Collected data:
╔══
===== src/rtl/nvx_pkg.sv =====
`default_nettype none
package nvx_pkg;
   // register offsets
   localparam logic [11:0] NVX_OFS_STATE  = 12'hB00;
   localparam logic [11:0] NVX_OFS_ERROR  = 12'hB01;
   localparam logic [11:0] NVX_OFS_RELOAD = 12'hB02;
   localparam logic [11:0] NVX_OFS_SAVE   = 12'hB03;
   // field positions
   localparam int NVX_BIT_BUSY   = 0;
   localparam int NVX_BIT_ERR    = 0;
   localparam int NVX_BIT_UNLOCK = 0;
   localparam int NVX_BIT_RELOAD = 1;
   localparam int NVX_BIT_SAVE   = 0;
   localparam int NVX_BIT_OPCODE = 7;
   // reset values
   localparam logic NVX_RST_UNLOCK = 1'b0;
   // transfer list segment
   localparam logic [11:0] NVX_SEG_BASE = 12'hA00;
   localparam logic [7:0]  NVX_SEG_LAST = 8'hFF;
   // opcode and list phase values (arbitrary encodings)
   localparam logic [7:0]  NVX_OP_UPDATE = 8'h80;
   localparam logic [7:0]  NVX_OP_END    = 8'hFF;
   localparam logic [1:0]  NVX_PH_CMD = 2'h0;
   localparam logic [1:0]  NVX_PH_AHI = 2'h1;
   localparam logic [1:0]  NVX_PH_ALO = 2'h2;

   typedef enum logic [3:0] {
      NVX_IDLE = 4'b0000,
      NVX_LREQ = 4'b0001,
      NVX_LGET = 4'b0010,
      NVX_BREQ = 4'b0011,
      NVX_BGET = 4'b0100,
      NVX_NREQ = 4'b0101,
      NVX_NWT  = 4'b0110,
      NVX_BWR  = 4'b0111,
      NVX_CREQ = 4'b1000,
      NVX_CWT  = 4'b1001,
      NVX_DONE = 4'b1010
   } nvx_state_t;
endpackage
`default_nettype wire


===== src/rtl/nvx_ctrl.sv =====
// Function
// register 0xB00 bit 0 reads one while a save or load runs and zero when done.
// with the routing input set, the busy indication also drives the status pin.
// register 0xB01 bit 0 reads one when a load found bad data, zero when data was good.
// writing one to the reload bit with the boot pin low starts a soft reset and reload; the bit clears itself.
// with the unlock bit at its default zero, every save attempt is blocked.
// with the unlock bit at one, a software save is allowed.
// software waits at least 10 us after one transfer before starting the next.
// writing one to the save bit starts copying the buffer bank into the nonvolatile store.
// the save bit clears itself when the save finishes.
// a list byte with top bit zero is a data transfer of length field plus one, followed by two address bytes, high first.
// a list byte with top bit one is an opcode: apply-shadow (an update pulse) or end-of-data, which ends the transfer.
// the list programmer places an end-of-data opcode in the last byte.
// the busy flag stays set for the whole reload started by soft reset.
// the error flag holds until the next transfer begins.
`default_nettype none
module nvx_ctrl
   import nvx_pkg::*;
#(
   parameter int NVM_AW = 10
) (
   input  wire logic              sys_clk,          // control-port clock
   input  wire logic              rst,              // async reset
   input  wire logic              ce,               // clock enable
   input  wire logic [11:0]       reg_addr,         // register address
   input  wire logic              reg_wr,           // register write strobe
   input  wire logic              reg_rd,           // register read strobe
   input  wire logic [7:0]        reg_wdata,        // write data
   output logic      [7:0]        reg_rdata,        // read data
   input  wire logic              boot_sel_pin,     // boot-select pin
   input  wire logic              status_route_en,  // route busy to pin
   output logic                   status_pin,       // status pin
   output logic      [11:0]       buf_addr,         // buffer bank address
   output logic                   buf_rd,           // buffer read strobe
   output logic                   buf_wr,           // buffer write strobe
   output logic      [7:0]        buf_wdata,        // buffer write data
   input  wire logic [7:0]        buf_rdata,        // buffer data, in the rd cycle
   output logic                   nvm_req,          // store request
   output logic                   nvm_we,           // store write
   output logic      [NVM_AW-1:0] nvm_addr,         // store address
   output logic      [7:0]        nvm_wdata,        // store write data
   input  wire logic [7:0]        nvm_rdata,        // store read data
   input  wire logic              nvm_ack,          // store done
   output logic                   io_update,        // apply shadow pulse
   output logic                   soft_reset        // soft reset pulse
);

   nvx_state_t        st_q, st_d;
   logic              boot_s1_q, boot_s2_q;
   logic              unlock_q, unlock_d;
   logic              save_q, save_d;
   logic              load_q, load_d;
   logic              err_q, err_d;
   logic [1:0]        ph_q, ph_d;
   logic [7:0]        seg_q, seg_d;
   logic [6:0]        cnt_q, cnt_d;
   logic [11:0]       addr_q, addr_d;
   logic [7:0]        sum_q, sum_d;
   logic [7:0]        byte_q, byte_d;
   logic [NVM_AW-1:0] ptr_q, ptr_d;
   logic [7:0]        rdata_d;
   logic [11:0]       baddr_d;
   logic              brd_d, bwr_d, nreq_d, nwe_d, upd_d, srst_d, pin_d;
   logic [7:0]        bwdata_d, nwdata_d;
   logic              busy;

   assign busy = save_q | load_q;

   always_comb begin
      st_d     = st_q;
      unlock_d = unlock_q;
      save_d   = save_q;
      load_d   = load_q;
      err_d    = err_q;
      ph_d     = ph_q;
      seg_d    = seg_q;
      cnt_d    = cnt_q;
      addr_d   = addr_q;
      sum_d    = sum_q;
      byte_d   = byte_q;
      ptr_d    = ptr_q;
      rdata_d  = reg_rdata;
      baddr_d  = buf_addr;
      bwdata_d = buf_wdata;
      nwdata_d = nvm_wdata;
      brd_d    = 1'b0;
      bwr_d    = 1'b0;
      nreq_d   = nvm_req;
      nwe_d    = nvm_we;
      upd_d    = 1'b0;
      srst_d   = 1'b0;
      pin_d    = status_route_en & busy;

      if (reg_rd) begin
         rdata_d = 8'h00;
         case (reg_addr)
            NVX_OFS_STATE:  rdata_d[NVX_BIT_BUSY] = busy;
            NVX_OFS_ERROR:  rdata_d[NVX_BIT_ERR] = err_q;
            NVX_OFS_RELOAD: begin
               rdata_d[NVX_BIT_UNLOCK] = unlock_q;
               rdata_d[NVX_BIT_RELOAD] = load_q;
            end
            NVX_OFS_SAVE:   rdata_d[NVX_BIT_SAVE] = save_q;
            default:        rdata_d = 8'h00;
         endcase
      end

      if (reg_wr && reg_addr == NVX_OFS_RELOAD) begin
         unlock_d = reg_wdata[NVX_BIT_UNLOCK];
         if (reg_wdata[NVX_BIT_RELOAD] && !boot_s2_q && !busy) begin
            load_d = 1'b1;
            srst_d = 1'b1;
         end
      end
      // save gated by the stored unlock bit, not the one in this write
      if (reg_wr && reg_addr == NVX_OFS_SAVE && reg_wdata[NVX_BIT_SAVE] && !busy) begin
         if (unlock_q) begin
            save_d = 1'b1;
         end
      end

      case (st_q)
         NVX_IDLE: begin
            if (save_d || load_d) begin
               err_d = 1'b0;
               seg_d = 8'h00;
               ph_d  = NVX_PH_CMD;
               sum_d = 8'h00;
               ptr_d = '0;
               st_d  = NVX_LREQ;
            end
         end
         NVX_LREQ: begin
            baddr_d = NVX_SEG_BASE | {4'h0, seg_q};
            brd_d   = 1'b1;
            st_d    = NVX_LGET;
         end
         NVX_LGET: begin
            seg_d = seg_q + 8'h01;
            st_d  = NVX_LREQ;
            if (ph_q == NVX_PH_CMD) begin
               if (buf_rdata[NVX_BIT_OPCODE]) begin
                  if (buf_rdata == NVX_OP_UPDATE) begin
                     upd_d = 1'b1;
                  end else if (buf_rdata == NVX_OP_END) begin
                     st_d = NVX_CREQ;
                  end
               end else begin
                  cnt_d = buf_rdata[6:0];
                  ph_d  = NVX_PH_AHI;
               end
            end else if (ph_q == NVX_PH_AHI) begin
               addr_d = {buf_rdata[3:0], 8'h00};
               ph_d   = NVX_PH_ALO;
            end else begin
               addr_d = {addr_q[11:8], buf_rdata};
               ph_d   = NVX_PH_CMD;
               st_d   = save_q ? NVX_BREQ : NVX_NREQ;
            end
            // list ran off its end without an end opcode
            if (seg_q == NVX_SEG_LAST && st_d == NVX_LREQ) begin
               err_d = load_q;
               st_d  = NVX_DONE;
            end
         end
         NVX_BREQ: begin
            baddr_d = addr_q;
            brd_d   = 1'b1;
            st_d    = NVX_BGET;
         end
         NVX_BGET: begin
            byte_d = buf_rdata;
            st_d   = NVX_NREQ;
         end
         NVX_NREQ: begin
            nreq_d   = 1'b1;
            nwe_d    = save_q;
            nwdata_d = byte_q;
            st_d     = NVX_NWT;
         end
         NVX_NWT: begin
            if (nvm_ack) begin
               nreq_d = 1'b0;
               nwe_d  = 1'b0;
               ptr_d  = ptr_q + 1'b1;
               if (save_q) begin
                  sum_d = sum_q + byte_q;
                  st_d  = NVX_BWR;
               end else begin
                  byte_d = nvm_rdata;
                  sum_d  = sum_q + nvm_rdata;
                  st_d   = NVX_BWR;
               end
            end
         end
         NVX_BWR: begin
            if (load_q) begin
               baddr_d  = addr_q;
               bwdata_d = byte_q;
               bwr_d    = 1'b1;
            end
            addr_d = addr_q + 12'h001;
            cnt_d  = cnt_q - 7'h01;
            st_d   = (cnt_q == 7'h00) ? NVX_LREQ : (save_q ? NVX_BREQ : NVX_NREQ);
         end
         NVX_CREQ: begin
            nreq_d   = 1'b1;
            nwe_d    = save_q;
            nwdata_d = sum_q;
            st_d     = NVX_CWT;
         end
         NVX_CWT: begin
            if (nvm_ack) begin
               nreq_d = 1'b0;
               nwe_d  = 1'b0;
               if (load_q && nvm_rdata != sum_q) begin
                  err_d = 1'b1;
               end
               st_d = NVX_DONE;
            end
         end
         NVX_DONE: begin
            save_d = 1'b0;
            load_d = 1'b0;
            st_d   = NVX_IDLE;
         end
         default: st_d = NVX_IDLE;
      endcase
   end

   always_ff @(posedge sys_clk or posedge rst) begin
      if (rst) begin
         st_q       <= NVX_IDLE;
         boot_s1_q  <= 1'b0;
         boot_s2_q  <= 1'b0;
         unlock_q   <= NVX_RST_UNLOCK;
         save_q     <= 1'b0;
         load_q     <= 1'b0;
         err_q      <= 1'b0;
         ph_q       <= NVX_PH_CMD;
         seg_q      <= 8'h00;
         cnt_q      <= 7'h00;
         addr_q     <= 12'h000;
         sum_q      <= 8'h00;
         byte_q     <= 8'h00;
         ptr_q      <= '0;
         reg_rdata  <= 8'h00;
         status_pin <= 1'b0;
         buf_addr   <= 12'h000;
         buf_rd     <= 1'b0;
         buf_wr     <= 1'b0;
         buf_wdata  <= 8'h00;
         nvm_req    <= 1'b0;
         nvm_we     <= 1'b0;
         nvm_addr   <= '0;
         nvm_wdata  <= 8'h00;
         io_update  <= 1'b0;
         soft_reset <= 1'b0;
      end else if (ce) begin
         st_q       <= st_d;
         boot_s1_q  <= boot_sel_pin;
         boot_s2_q  <= boot_s1_q;
         unlock_q   <= unlock_d;
         save_q     <= save_d;
         load_q     <= load_d;
         err_q      <= err_d;
         ph_q       <= ph_d;
         seg_q      <= seg_d;
         cnt_q      <= cnt_d;
         addr_q     <= addr_d;
         sum_q      <= sum_d;
         byte_q     <= byte_d;
         ptr_q      <= ptr_d;
         reg_rdata  <= rdata_d;
         status_pin <= pin_d;
         buf_addr   <= baddr_d;
         buf_rd     <= brd_d;
         buf_wr     <= bwr_d;
         buf_wdata  <= bwdata_d;
         nvm_req    <= nreq_d;
         nvm_we     <= nwe_d;
         nvm_addr   <= ptr_d;
         nvm_wdata  <= nwdata_d;
         io_update  <= upd_d;
         soft_reset <= srst_d;
      end
   end

endmodule
`default_nettype wire


===== config.mk =====
export PLATFORM = sky130hd
export DESIGN_NAME = nvx_ctrl
export DESIGN_NICKNAME = d
export VERILOG_FILES = /design/src/rtl/nvx_pkg.sv /design/src/rtl/nvx_ctrl.sv
export SDC_FILE = /design/constraint.sdc
export NUM_CORES = 1
export LEC_CHECK = 0
export BUFFER_PORTS_ARGS = -buffer_cell sky130_fd_sc_hd__buf_2
export CORE_ASPECT_RATIO = 1.2
export CORE_MARGIN = 1.5
export CORE_UTILIZATION = 50
export CTS_CLUSTER_SIZE = 24
export DETAILED_ROUTE_END_ITERATION = 10
export GPL_TIMING_DRIVEN = 0
export HOLD_SLACK_MARGIN = 0.06
export PLACE_DENSITY = 0.72
export SLEW_MARGIN = 20
export SYNTH_ARGS = -nofsm -noshare
export SYNTH_HDL_FRONTEND = slang
export SYNTH_SLANG_ARGS = --single-unit

===== constraint.sdc =====
create_clock -name sys_clk -period 7 [get_ports sys_clk]
set_input_delay 1.05 -clock sys_clk [delete_from_list [all_inputs] [get_ports sys_clk]]
set_output_delay 1.05 -clock sys_clk [all_outputs]
set_load 0.02 [all_outputs]

After elaboration in Yosys (flattened, before gate mapping)
Index checks and enable logic that the tools add are counted.

Register bits: 102. Bits of input ports: 44. Output and inout bits: 53. Word-level logic and storage cells: 170.

Add/sub/neg operators: 6. Equality and inequality tests: 33. Muxes and demuxes: 63. Bitwise gates (word level): 2. Reductions and logical operators: 40.

Operator list (number): $pmux W8 S2 (4); $eq A12 B12 Y1 const B (4); $mux W8 (5); $pmux W4 S10 (1); $mux W12 (3); $mux W4 (9); $pmux W12 S3 (1); $eq A8 B8 Y1 const B (3); $pmux W12 S2 (1); $reduce_and A4 Y1 (6); $ne A2 B2 Y1 const B (11); $mux W1 (21); $mux W10 (2); $pmux W10 S2 (1); $add A8 B8 Y8 (2); $eq A4 B3 Y1 const B (4); $reduce_and A3 Y1 (5); $mux W7 (2); $pmux W7 S2 (1); $add A12 B1 Y12 const B (1); $eq A4 B4 Y1 const B (3); $reduce_bool A2 Y1 (6); $add A10 B1 Y10 const B (1); $mux W3 (3); 25 further kinds (44).

Longest topological paths before layout
Depth in word-level cells: 10. Mapped depth: 10.

Least setup slack after synthesis
Ideal clock, no wire load.

Path type: input-to-reg. Start: input reg_addr[3]. End: register sum_q[2]. Library setup time: 0.137 ns. Arrival time: 2.728 ns. Setup slack: 4.135 ns. Cell stages on the path: 6. Cell sequence: or4b_4 > nor4_4 > o21ai_2 > a2111oi_4 > buf_6 > o22ai_1.

Longest elaborated chain between the ends: 8.

Ends and longest elaborated chain: from (decl) (line nvx_ctrl.sv:25) `input wire logic [11:0] reg_addr,`; $eq A12 B12 Y1 (line nvx_ctrl.sv:116) `if (reg_wr && reg_addr == NVX_OFS_SAVE && reg_wdata[NVX_BIT_SAVE] && !busy) begin`; $logic_and A1 B1 Y1 (3 in a row) (line nvx_ctrl.sv:116); $mux W1 (line nvx_ctrl.sv:116); $logic_or A1 B1 Y1 (*) (line nvx_ctrl.sv:124) `if (save_d || load_d) begin`; $ne A2 B2 Y1 (no line) (*); $reduce_and A4 Y1 (no line) (*); to (signal assigned) (line nvx_ctrl.sv:271) `sum_q <= sum_d;`; to (decl) (line nvx_ctrl.sv:58) `logic [7:0] sum_q, sum_d;`.

Every way passes the cells marked *; elsewhere a longest branch is shown, timed or not. A chain may end at the register's enable or synchronous reset.

Final worst setup path
Start: register save_q. End: register sum_q[7].

Longest elaborated chain between the ends: 8.

Ends and longest elaborated chain: from (decl) (line nvx_ctrl.sv:51) `logic save_q, save_d;`; from (signal assigned) (line nvx_ctrl.sv:264) `save_q <= save_d;`; $or A1 B1 Y1 (line nvx_ctrl.sv:67) `assign busy = save_q | load_q;`; $logic_not A1 Y1 (line nvx_ctrl.sv:110, nvx_ctrl.sv:116); $logic_and A1 B1 Y1 (line nvx_ctrl.sv:110) `if (reg_wdata[NVX_BIT_RELOAD] && !boot_s2_q && !busy) begin`; $mux W1 (line nvx_ctrl.sv:110); $mux W1 (line nvx_ctrl.sv:108) `if (reg_wr && reg_addr == NVX_OFS_RELOAD) begin`; $logic_or A1 B1 Y1 (line nvx_ctrl.sv:124); $ne A2 B2 Y1 (no line); $reduce_and A4 Y1 (no line).

Parallel ways exist; a longest one is shown, timed or not. The select of a mux whose other input is x is not followed.

==> flow_metrics.py <==
metrics = {
    "timing": {
        "finalSetupViolCount": 0,
        "final_report_hold_violation_count": 0,
        "period_share": 0.4670,
        "slew_viol_final": 0,
        "max_clock_freq_ghz": 0.3059,
        "tightestPinTransition_ps": 761.7,
        "timing.setup.tns_ps": 0,
        "final_period_minus_worst_setup_slack_ps": 3269,
        "worst_clock_skew_ps": 6.167,
        "slew-limit-headroom": 0.4884,
        "grt_setup_unrepaired": "false",
    },
    "clock_tree": {
        "cts.reportedPaths.clkPinSlew_ps": 70,
        "clock-sinks": 102,
        "tritoncts": "yes",
        "cts-root-buf": "sky130_fd_sc_hd__clkbuf_16",
        "tritoncts.num_buffers": 9,
        "postCtsHoldBufs": 0,
        "insertion_delay_ps": 350,
        "post-cts-setup-buffer-count": 0,
        "number_of_h_tree_levels": 3,
        "cts.path.max_buffers": 2,
        "post_cts_resize_count": 0,
    },
    "global_route": {
        "global_routing_usage_summed_across_all_routing_layers": 0.2605,
        "grt_first_pass_wirelength_mm": 24.70,
        "grt_start_max_net_pins": 61,
        "overflow": 0,
        "grt_pass1_vias": 5022,
        "antenna_violations_before_repair": 0,
    },
    "place": {
        "post-dp-hpwl_mm": 11.17,
        "dp_cells": 864,
        "place.port_buffers": 83,
        "gp_routability_congestion": 0.9276,
    },
    "routing": {
        "postRouteWirelength_mm": 15.20,
        "detailroute.via_count": 5186,
        "drt_pre_antenna_iters": 7,
        "drcViolationCount": 0,
        "drt.antenna.violating_nets": 0,
        "dr.first_iter.drc_count": 392,
        "wire_per_inst_um": 17.28,
        "post_drt_via_cell_ratio": 5.893,
    },
    "yosys": {
        "async_flop_share": 1.000,
        "proportion_of_netlist_area_held_by_the_largest_area_contributor": 0.4461,
        "postSynth.topFlopCell": "sky130_fd_sc_hd__dfrtp_1",
        "ys_top_cells_by_count": "sky130_fd_sc_hd__dfrtp_1, sky130_fd_sc_hd__nand2_1, sky130_fd_sc_hd__o21ai_0, sky130_fd_sc_hd__nor2_1, sky130_fd_sc_hd__a21oi_1",
        "synth.area.top_cells": "sky130_fd_sc_hd__dfrtp_1, sky130_fd_sc_hd__o21ai_0, sky130_fd_sc_hd__nand2_1",
        "yosysMostFrequentCell": "sky130_fd_sc_hd__dfrtp_1",
        "synth_cells": 621,
        "sequential_element_share_of_the_synthesized_area": 0.4461,
        "synth_largest_area_cell": "sky130_fd_sc_hd__dfrtp_1",
        "yosys_warnings": 0,
        "synth_edf_count": 0,
        "post_synth_instance_area_mm2": 0.005722,
        "ys_ff_latch": 102,
        "post_synth_num_cell_types": 60,
        "avgSynthCellArea_um2": 9.214,
    },
    "min_path": {
        "timing.hold.worst.class": "reg2reg",
    },
    "run": {
        "max-cap-violations": 0,
    },
    "cells_and_area": {
        "layout.cells.non_filler": 880,
        "insertedDiodeCount": 0,
        "syn_to_final_growth_pct": 16.38,
        "drive_above_1_share": 0.1983,
        "finalNetCount": 777,
    },
    "critical_path": {
        "reg2reg_setup_slack_ps": 3730,
        "worstSetupPathDepth": 10,
        "critical_path.n_buffers_inverters": 2,
        "crit_path_end_kind": "flip-flop",
        "start_kind": "flip-flop",
        "startpoint_of_the_worst_setup_timing_path": "save_q",
        "timing.critical_path.required_ps": 7280,
        "critical_path.reg2reg.endpoint": "sum_q[7]",
        "worst_path_largest_cell_delay_ps": 550,
        "timing.critical_path.arrival_ps": 3550,
        "path_cells": "clkbuf_1, clkbuf_1, mux2_2, ha_1, a21oi_1, o211ai_1, o41ai_1, xnor2_1, or3_1, nand3_1",
        "reg2reg_from": "save_q",
        "critPathKind": "reg2reg",
        "worst_path_most_repeated_cell": "sky130_fd_sc_hd__clkbuf_1",
        "crit_path_end": "sum_q[7]",
        "critical_path.max_fanout": 10,
        "ff2ff_path_depth": 10,
        "critical_path.slowest_cell": "sky130_fd_sc_hd__clkbuf_1",
        "cpLargestDelayFamily": "buffers and inverters",
    },
    "floorplan": {
        "die-width_um": 100.7,
        "die_height_um": 120.2,
        "dieArea_mm2": 0.01210,
        "start_util": 0.5160,
        "core-area_mm2": 0.01109,
        "floorplan.io_pins": 97,
        "rows": 42,
    },
    "pwr": {
        "power_per_cell_area_mw_per_mm2": 358.6,
        "p_leak_nw": 3.054,
        "ir_drop_mv": 0.2051,
    },
    "outcome": {
        "status": "finished clean",
    },
}
==> how the worst min path moves through the flow <==
stage | start | end | slack [ps] | cells past startpoint
after floorplan | boot_s2_q | boot_s2_q | 470 | 1
final | buf_addr[10] | buf_addr[10] | 470 | 2
after global placement | buf_addr[10] | buf_addr[10] | 460 | 2
after global routing | buf_addr[10] | buf_addr[10] | 500 | 2
after detailed placement | buf_addr[10] | buf_addr[10] | 460 | 2
after CTS | buf_addr[10] | buf_addr[10] | 480 | 2
==> routing by layer <==
layer,up-vias,global-route usage,part of all wire
li1,2400,-,-
met1,2554,0.3315,0.41
met2,184,0.4350,0.51
met3,48,0.03873,0.050
met4,0,0.1215,0.036
met5,-,0,0
==> tightest hold or removal path, cell delays in order (launching register included) <==
cell and delay (ps):
sky130_fd_sc_hd__dfrtp_1 340, sky130_fd_sc_hd__nand2_1 50, sky130_fd_sc_hd__o31ai_1 50
==> cell type report <==
cell class / count / area [um2]
Inverter: 22 / 87.58
Sequential cell: 102 / 2552
Multi-Input combinational cell: 464 / 2927
Timing Repair Buffer: 84 / 442.9
Buffer: 38 / 187.7
Fill cell: 992 / 4429
Clock buffer: 11 / 232.7
Clock inverter: 5 / 36.28
Tap cell: 154 / 192.7
==> cells in the final DEF (no fill, tap or decap), drive strengths merged, types with 21 or more instances in the layout <==
cell and n:
mux2 21, a21oi 39, buf 98, dfrtp 102, inv 21, o21ai 65, mux2i 24, nor2 44
clkbuf 35, nand2 76, nand3 24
╚══
• Exercise details: Where a line above holds the string "shown", copy that line.

• Answer area:
Every way passes the cells marked *; elsewhere a longest branch is shown, timed or not. A chain may end at the register's enable or synchronous reset.
Parallel ways exist; a longest one is shown, timed or not. The select of a mux whose other input is x is not followed.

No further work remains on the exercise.